Grief Support Circles
Participate in group sessions to foster community and find support from other grief travelers. We heal in community!
Grief Support Circles
Supportive groups that befriend grief and foster hope and healing.
Grief support groups offer a compassionate space where people can feel understood by others who truly “get it.” Being surrounded by those who have experienced loss can break the painful isolation that so often accompanies grief. In these circles, there is permission to speak freely, to cry, to laugh, and to share memories without feeling rushed or judged. Hearing the stories of others can help normalize emotional reactions, reduce shame, and provide a sense of belonging during a time when many feel alone in their pain.
Support groups also foster growth, resilience, and emotional movement. By engaging in shared reflection, participants gain tools and perspectives that help them better understand their own grief process. Witnessing how others cope, heal, and rebuild their lives can ignite hope, offer new coping strategies, and inspire their own healing journey. Grief support groups remind each person that while their loss is uniquely theirs, they do not have to navigate it in isolation — healing happens in community.
Love Hustle Support Circles
Supportive group sessions that explore the hustle, permit grieving, and connect to a divine spark.
A support group for those who have hustled for love creates a space where people can finally exhale — a place to set down the endless striving, caretaking, and self-editing that became a survival strategy in relationships.
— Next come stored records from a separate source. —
Background: an optimization exercise with open tools, aiming at small area, a short achievable clock period and few clock cycles per item. Do not read the settings as production practice. Where RTL was checked, it was by simulation tests only, not by an equivalence proof against the original. For run 1, only the layout was checked, not whether the RTL still works.

**flow/flow/run.sh**
```bash
#!/bin/bash
# Standard layout, with plain buf_1 cells as the port buffers in place of the
# delay buffers buffer_ports picks by default (every port still gets a
# buffer), and a clock tree built from mid-size clock buffers without
# dummy loads.
set -euo pipefail
export BUFFER_PORTS_ARGS="-buffer_cell sky130_fd_sc_hd__buf_1"
export CTS_ARGS="-sink_clustering_enable -repair_clock_nets -dont_use_dummy_load -buf_list {sky130_fd_sc_hd__clkbuf_4 sky130_fd_sc_hd__clkbuf_8}"
bash standard.sh > standard_flow.log 2>&1
```
**flow/standard.sh**
```bash
#!/bin/bash
# synth_recipe.tcl (not shown) runs the flow's synth.tcl, then flattens the netlist and writes it again
# the make line also repeats each setting of config.mk as NAME=value (left out here)
make -C /OpenROAD-flow-scripts/flow DESIGN_CONFIG=/design/flow/config.mk WORK_HOME=/design/flow/orfs CLKGATE_MAP_FILE= SYNTH_SCRIPT=/design/flow/synth_recipe.tcl "${@:-finish}"
```
**flow/config.mk**
```make
export PLATFORM = sky130hd
export DESIGN_NAME = clyde_top
export DESIGN_NICKNAME = clyde_top
export VERILOG_FILES = /design/flow/design.v
export SDC_FILE = /design/flow/constraint.sdc
export NUM_CORES = 4
export LEC_CHECK = 0
export CAP_MARGIN = 20
export CORE_MARGIN = 2
export CORE_UTILIZATION = 50
export SETUP_SLACK_MARGIN = 2.0
export SLEW_MARGIN = 20
export SYNTH_HIERARCHICAL = 1
```
**flow/constraint.sdc**
```tcl
create_clock -name core_clock -period 6.0 [get_ports {clk}]
set_input_delay 1.2000 -clock core_clock [delete_from_list [all_inputs] [get_ports {clk}]]
set_output_delay 1.2000 -clock core_clock [all_outputs]
set_load 0.01 [all_outputs]
```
Here, participants are met with warmth and understanding as they explore how early experiences of emotional inconsistency, conditional affection, or unmet needs shaped their patterns of earning love through performance, perfection, or self-abandonment. The group becomes a safe container to name what was once invisible, to be witnessed by others who have walked similar paths, and to remember that the instinct to hustle was not a failure — it was an adaptation.
Within this supportive circle, members start practicing a new way of relating — one rooted in mutual respect, authentic presence, and shared vulnerability rather than self-sacrifice. As participants reflect on each other’s stories, new insights emerge: love does not have to be earned, belonging is not conditional, and worthiness is not a negotiation. Over time, group members begin to experience what it feels like to be accepted simply for existing — not for performing, pleasing, or carrying others’ emotional worlds. This collective healing allows old narratives to soften and opens the door to healthier, more balanced relationships with oneself and with others.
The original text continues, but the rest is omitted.